Nature Documentaries, a good way to educate

    0
    147

    We can marvel at the interior of a termite mound or shriek at a great white shark attacking penguins.

    Nature documentaries can be wonderfully educational. But, ironically, at the same time they can isolate us from Nature. We think we are experiencing Nature, when we are not. We are merely experiencing others’ experiences of Nature, whether it’s the TV presenter, the cameraman, the scientist or the celebrity. We’re experiencing Nature vicariously – through the eyes of someone else.

     I believe that nature documentaries should inspire us… not to sit down and watch the next  episode, but to get out there and observe Nature for ourselves. If we don’t do this, if we satisfy ourselves through these vicarious experiences, then I think we are missing something extremely valuable. We are missing coming into direct contact with Nature.

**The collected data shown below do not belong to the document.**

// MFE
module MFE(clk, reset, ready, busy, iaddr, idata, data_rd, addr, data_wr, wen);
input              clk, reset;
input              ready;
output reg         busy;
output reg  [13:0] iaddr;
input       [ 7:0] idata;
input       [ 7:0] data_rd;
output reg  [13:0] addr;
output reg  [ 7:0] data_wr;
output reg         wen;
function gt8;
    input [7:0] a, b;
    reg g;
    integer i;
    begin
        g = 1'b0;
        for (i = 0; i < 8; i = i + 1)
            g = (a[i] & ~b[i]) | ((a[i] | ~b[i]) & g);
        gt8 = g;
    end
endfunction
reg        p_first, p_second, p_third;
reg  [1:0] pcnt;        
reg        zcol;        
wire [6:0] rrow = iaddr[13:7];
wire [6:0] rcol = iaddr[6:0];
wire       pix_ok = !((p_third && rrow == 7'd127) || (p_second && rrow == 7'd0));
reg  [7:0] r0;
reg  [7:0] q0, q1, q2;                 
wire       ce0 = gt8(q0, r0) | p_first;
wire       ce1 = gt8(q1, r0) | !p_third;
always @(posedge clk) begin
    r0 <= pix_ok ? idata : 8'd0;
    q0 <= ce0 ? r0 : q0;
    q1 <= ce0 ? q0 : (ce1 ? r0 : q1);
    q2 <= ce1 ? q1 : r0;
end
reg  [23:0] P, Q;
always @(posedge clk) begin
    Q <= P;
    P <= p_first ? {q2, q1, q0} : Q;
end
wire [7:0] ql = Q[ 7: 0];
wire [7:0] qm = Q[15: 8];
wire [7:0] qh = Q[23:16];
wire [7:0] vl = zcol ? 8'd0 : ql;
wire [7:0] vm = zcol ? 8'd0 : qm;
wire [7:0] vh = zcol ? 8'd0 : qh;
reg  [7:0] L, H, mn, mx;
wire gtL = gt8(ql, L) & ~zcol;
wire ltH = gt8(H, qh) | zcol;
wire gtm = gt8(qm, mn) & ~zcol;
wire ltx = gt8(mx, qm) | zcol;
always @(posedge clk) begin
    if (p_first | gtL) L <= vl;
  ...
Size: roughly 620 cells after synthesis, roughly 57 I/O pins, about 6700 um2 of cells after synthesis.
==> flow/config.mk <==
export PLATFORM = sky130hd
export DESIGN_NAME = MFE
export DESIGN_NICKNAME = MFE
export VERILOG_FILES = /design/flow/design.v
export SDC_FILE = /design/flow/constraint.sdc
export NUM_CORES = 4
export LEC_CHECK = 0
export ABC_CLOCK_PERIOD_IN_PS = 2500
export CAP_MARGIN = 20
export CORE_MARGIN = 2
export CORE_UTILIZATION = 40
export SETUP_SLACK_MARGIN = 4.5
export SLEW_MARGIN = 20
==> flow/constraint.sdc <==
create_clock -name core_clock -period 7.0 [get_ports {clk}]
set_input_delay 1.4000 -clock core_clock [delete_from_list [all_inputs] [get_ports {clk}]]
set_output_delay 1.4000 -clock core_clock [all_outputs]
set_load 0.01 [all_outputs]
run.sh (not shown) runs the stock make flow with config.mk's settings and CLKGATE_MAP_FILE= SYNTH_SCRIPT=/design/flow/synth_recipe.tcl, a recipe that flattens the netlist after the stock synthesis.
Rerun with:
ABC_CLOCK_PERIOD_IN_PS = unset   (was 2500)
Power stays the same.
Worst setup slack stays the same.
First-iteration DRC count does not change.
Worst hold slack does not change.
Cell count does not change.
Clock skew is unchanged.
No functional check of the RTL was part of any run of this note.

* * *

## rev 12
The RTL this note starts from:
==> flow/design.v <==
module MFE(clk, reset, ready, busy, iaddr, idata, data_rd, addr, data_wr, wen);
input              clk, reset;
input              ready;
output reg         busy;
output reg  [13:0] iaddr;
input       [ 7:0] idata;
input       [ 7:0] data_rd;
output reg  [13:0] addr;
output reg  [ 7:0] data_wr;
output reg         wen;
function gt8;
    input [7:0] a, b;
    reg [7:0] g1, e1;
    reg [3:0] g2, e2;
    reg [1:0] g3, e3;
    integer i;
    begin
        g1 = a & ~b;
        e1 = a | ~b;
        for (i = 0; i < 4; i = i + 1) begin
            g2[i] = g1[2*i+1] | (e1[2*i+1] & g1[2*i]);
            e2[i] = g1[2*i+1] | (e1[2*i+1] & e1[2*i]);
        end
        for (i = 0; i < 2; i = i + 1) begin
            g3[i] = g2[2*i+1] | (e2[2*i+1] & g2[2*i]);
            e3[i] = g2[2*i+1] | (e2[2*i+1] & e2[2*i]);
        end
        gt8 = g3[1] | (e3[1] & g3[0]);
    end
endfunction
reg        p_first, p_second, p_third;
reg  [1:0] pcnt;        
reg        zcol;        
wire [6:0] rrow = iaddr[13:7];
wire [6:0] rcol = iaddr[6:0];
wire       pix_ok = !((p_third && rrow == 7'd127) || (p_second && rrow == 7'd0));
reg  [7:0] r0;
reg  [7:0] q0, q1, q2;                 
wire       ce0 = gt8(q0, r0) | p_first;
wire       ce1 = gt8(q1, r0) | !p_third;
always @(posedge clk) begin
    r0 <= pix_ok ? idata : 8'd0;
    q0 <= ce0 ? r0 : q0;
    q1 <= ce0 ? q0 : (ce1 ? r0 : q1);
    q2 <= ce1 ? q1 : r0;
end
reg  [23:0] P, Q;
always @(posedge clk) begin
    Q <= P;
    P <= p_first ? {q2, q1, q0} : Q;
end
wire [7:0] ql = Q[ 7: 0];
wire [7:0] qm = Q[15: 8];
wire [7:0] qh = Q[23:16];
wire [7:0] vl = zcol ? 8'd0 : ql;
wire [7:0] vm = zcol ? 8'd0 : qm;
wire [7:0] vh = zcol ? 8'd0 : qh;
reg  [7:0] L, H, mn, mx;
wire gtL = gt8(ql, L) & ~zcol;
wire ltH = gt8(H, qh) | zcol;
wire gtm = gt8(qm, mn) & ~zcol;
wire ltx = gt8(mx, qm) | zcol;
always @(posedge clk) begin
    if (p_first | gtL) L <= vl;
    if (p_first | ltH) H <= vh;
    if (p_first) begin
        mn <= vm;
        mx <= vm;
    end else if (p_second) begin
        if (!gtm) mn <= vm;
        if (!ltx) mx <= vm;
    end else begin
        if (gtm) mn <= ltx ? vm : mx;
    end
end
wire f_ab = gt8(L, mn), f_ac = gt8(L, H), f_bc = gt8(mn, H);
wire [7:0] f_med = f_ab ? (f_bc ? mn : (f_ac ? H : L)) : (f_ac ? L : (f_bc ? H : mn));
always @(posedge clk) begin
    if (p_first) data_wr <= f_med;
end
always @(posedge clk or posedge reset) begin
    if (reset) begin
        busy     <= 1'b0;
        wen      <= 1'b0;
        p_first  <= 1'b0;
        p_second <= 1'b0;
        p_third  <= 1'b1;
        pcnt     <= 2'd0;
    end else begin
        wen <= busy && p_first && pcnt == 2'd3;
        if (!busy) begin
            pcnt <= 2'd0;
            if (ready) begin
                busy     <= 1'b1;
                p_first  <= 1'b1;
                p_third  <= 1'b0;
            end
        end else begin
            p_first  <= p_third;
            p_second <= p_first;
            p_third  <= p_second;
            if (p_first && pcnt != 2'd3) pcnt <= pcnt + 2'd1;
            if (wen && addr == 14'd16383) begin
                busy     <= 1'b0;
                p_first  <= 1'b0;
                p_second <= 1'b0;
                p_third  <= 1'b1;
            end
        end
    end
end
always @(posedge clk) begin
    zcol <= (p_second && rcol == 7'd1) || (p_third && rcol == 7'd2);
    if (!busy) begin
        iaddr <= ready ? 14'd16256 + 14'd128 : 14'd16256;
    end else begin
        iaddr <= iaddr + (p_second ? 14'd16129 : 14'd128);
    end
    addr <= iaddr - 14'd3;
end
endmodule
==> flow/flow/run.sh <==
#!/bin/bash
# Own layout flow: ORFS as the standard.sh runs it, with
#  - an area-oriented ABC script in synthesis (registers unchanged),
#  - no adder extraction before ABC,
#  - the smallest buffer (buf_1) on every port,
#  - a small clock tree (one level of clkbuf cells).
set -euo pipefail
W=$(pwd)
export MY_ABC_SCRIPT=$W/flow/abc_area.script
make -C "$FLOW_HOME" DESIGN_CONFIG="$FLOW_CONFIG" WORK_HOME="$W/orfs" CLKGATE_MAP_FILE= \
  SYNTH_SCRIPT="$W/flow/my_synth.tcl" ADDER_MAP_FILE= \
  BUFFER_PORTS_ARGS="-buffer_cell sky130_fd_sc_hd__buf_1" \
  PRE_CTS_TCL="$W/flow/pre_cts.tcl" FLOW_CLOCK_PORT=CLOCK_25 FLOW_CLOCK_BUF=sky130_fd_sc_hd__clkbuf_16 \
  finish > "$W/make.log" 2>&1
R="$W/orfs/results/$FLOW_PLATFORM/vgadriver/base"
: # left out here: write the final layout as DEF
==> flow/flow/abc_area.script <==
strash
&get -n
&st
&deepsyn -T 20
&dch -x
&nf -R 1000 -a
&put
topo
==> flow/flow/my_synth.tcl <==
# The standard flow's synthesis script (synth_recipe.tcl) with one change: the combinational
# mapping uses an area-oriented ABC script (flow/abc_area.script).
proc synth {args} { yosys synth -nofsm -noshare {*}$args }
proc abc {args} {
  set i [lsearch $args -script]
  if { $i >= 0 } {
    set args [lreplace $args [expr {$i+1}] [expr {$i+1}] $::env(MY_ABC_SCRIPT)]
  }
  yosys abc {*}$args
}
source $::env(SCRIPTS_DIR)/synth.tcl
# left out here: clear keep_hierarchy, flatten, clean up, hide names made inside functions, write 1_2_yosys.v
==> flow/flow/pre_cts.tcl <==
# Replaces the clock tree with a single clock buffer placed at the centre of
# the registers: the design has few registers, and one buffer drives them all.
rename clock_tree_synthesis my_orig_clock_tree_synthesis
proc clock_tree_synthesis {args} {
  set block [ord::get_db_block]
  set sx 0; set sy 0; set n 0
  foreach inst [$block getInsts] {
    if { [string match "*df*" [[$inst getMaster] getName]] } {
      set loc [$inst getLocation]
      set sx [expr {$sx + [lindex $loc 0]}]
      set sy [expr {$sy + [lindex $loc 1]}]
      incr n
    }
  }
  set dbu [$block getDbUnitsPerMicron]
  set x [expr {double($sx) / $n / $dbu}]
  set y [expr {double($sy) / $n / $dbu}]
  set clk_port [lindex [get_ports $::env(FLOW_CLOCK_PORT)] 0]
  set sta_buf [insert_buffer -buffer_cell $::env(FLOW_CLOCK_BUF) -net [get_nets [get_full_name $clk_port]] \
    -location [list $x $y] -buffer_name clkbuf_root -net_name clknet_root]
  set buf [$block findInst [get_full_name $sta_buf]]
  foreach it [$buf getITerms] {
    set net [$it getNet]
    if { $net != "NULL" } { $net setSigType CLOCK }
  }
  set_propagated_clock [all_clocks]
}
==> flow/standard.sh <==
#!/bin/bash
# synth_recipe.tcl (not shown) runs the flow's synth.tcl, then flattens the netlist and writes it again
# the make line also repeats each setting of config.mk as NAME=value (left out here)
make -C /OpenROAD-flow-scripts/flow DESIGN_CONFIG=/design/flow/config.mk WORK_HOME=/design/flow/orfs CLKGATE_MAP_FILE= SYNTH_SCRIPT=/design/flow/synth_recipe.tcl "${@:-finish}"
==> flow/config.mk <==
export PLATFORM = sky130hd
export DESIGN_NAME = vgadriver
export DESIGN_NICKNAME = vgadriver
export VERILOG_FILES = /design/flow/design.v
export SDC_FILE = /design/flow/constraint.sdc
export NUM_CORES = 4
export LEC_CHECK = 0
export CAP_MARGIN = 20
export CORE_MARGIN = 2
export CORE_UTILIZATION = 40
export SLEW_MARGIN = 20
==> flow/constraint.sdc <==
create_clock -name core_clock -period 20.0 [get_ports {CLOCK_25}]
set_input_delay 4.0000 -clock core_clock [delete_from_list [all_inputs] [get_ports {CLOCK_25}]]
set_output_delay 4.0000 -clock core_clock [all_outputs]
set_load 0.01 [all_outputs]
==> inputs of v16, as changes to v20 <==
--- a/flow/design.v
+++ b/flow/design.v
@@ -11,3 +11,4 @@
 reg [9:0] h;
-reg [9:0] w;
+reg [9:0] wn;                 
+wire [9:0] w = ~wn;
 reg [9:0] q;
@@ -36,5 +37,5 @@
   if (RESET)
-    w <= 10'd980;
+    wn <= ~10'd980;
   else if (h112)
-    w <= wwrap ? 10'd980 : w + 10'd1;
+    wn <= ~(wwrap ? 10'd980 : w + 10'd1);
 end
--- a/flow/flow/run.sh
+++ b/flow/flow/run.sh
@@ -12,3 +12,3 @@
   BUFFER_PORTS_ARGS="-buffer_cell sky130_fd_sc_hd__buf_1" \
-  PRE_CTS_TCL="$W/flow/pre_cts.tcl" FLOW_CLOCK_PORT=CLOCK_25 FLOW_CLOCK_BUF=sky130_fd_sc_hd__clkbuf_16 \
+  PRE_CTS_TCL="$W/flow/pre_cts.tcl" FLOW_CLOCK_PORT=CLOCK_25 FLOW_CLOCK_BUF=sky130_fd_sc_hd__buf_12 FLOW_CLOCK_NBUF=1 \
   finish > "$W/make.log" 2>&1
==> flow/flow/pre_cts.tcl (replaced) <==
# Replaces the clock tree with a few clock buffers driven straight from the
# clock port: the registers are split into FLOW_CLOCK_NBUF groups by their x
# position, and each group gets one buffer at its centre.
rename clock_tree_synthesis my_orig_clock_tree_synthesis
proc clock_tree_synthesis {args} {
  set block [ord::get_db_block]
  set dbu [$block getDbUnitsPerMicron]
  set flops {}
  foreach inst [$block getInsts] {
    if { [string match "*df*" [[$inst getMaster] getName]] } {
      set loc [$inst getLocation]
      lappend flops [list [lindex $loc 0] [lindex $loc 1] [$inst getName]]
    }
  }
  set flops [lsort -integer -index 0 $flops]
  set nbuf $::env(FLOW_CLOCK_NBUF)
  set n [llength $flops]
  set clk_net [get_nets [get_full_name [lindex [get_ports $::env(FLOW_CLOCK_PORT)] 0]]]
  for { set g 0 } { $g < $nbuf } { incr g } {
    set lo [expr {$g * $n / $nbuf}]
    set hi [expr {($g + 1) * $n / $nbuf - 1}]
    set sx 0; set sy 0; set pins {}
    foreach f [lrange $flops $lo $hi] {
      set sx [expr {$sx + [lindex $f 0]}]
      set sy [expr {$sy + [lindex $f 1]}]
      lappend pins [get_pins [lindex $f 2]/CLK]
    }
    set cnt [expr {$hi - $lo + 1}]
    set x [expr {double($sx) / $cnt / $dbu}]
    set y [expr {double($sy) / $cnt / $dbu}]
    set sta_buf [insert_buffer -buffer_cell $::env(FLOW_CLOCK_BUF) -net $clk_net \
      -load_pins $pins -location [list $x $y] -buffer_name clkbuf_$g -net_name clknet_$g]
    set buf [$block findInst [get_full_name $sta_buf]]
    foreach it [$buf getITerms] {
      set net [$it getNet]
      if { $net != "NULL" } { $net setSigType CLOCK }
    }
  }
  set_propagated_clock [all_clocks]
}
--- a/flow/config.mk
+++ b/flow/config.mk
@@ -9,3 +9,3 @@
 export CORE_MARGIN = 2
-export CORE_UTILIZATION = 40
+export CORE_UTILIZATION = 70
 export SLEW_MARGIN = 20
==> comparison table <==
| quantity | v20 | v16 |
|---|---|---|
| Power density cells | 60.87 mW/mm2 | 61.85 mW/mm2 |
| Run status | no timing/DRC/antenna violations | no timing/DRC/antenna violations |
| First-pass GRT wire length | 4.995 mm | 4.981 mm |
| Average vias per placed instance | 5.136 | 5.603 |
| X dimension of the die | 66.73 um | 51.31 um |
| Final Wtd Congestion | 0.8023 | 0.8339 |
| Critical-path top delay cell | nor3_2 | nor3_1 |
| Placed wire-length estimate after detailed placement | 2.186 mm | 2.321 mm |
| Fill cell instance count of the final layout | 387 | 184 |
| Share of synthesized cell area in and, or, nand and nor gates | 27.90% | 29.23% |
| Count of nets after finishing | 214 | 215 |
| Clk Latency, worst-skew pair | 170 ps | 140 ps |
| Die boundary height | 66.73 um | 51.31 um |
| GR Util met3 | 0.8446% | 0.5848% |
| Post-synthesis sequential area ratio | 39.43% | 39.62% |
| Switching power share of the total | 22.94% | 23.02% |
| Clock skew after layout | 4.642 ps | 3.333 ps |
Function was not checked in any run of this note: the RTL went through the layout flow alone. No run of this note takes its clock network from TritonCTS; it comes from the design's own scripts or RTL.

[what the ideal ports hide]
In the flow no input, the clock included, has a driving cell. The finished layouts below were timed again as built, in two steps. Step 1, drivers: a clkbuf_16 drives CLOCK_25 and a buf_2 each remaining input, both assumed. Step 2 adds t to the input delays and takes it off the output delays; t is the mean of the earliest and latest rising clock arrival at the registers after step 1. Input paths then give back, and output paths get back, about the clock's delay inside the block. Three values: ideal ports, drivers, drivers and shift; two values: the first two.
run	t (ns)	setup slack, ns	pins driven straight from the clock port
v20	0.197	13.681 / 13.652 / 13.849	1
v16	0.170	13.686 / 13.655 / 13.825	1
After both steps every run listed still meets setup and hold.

    The investment is minimal. If you’re interested in birds, buy a pair of binoculars. Bugs and butterflies? A magnifying glass. Stars? A telescope. Whatever you’re interest, buy or rent the relevant guide book.

    Where to go? Forget the exotic safari to a distant location. Start local. Your garden or nearby park. The forest down the road. The lake at the end of the tram ride. Take off for an hour, or even less.

    Get down and dirty. Trawl your net through a pond and empty the contents into a jam jar. Lie on your back on a summer evening and just gaze at the stars. Sit in a forest with your eyes closed and listen to the birds. I honestly think you will be amazed at what you will discover when you come into contact with Nature.

    Some of my most memorable experiences in life have been close encounters with Nature.

    I remember leaning over a canal bridge one balmy summer evening, day-dreaming as the dusk began to fall and the midges started to bite. Along the towpath a large white bird materialized. I thought at first it was a seagull, but as it approached I realized it was a barn owl out hunting. I sank below the parapet with just my eyes peeking over.  The barn owl came closer and closer, but instead of flying under the bridge it flew over it, immediately above me. For a brief moment it hovered silently about a metre over my head. I looked up into the deepest, most gorgeous dark eyes of this totally wild bird – an experience I remember to this day, forty years later.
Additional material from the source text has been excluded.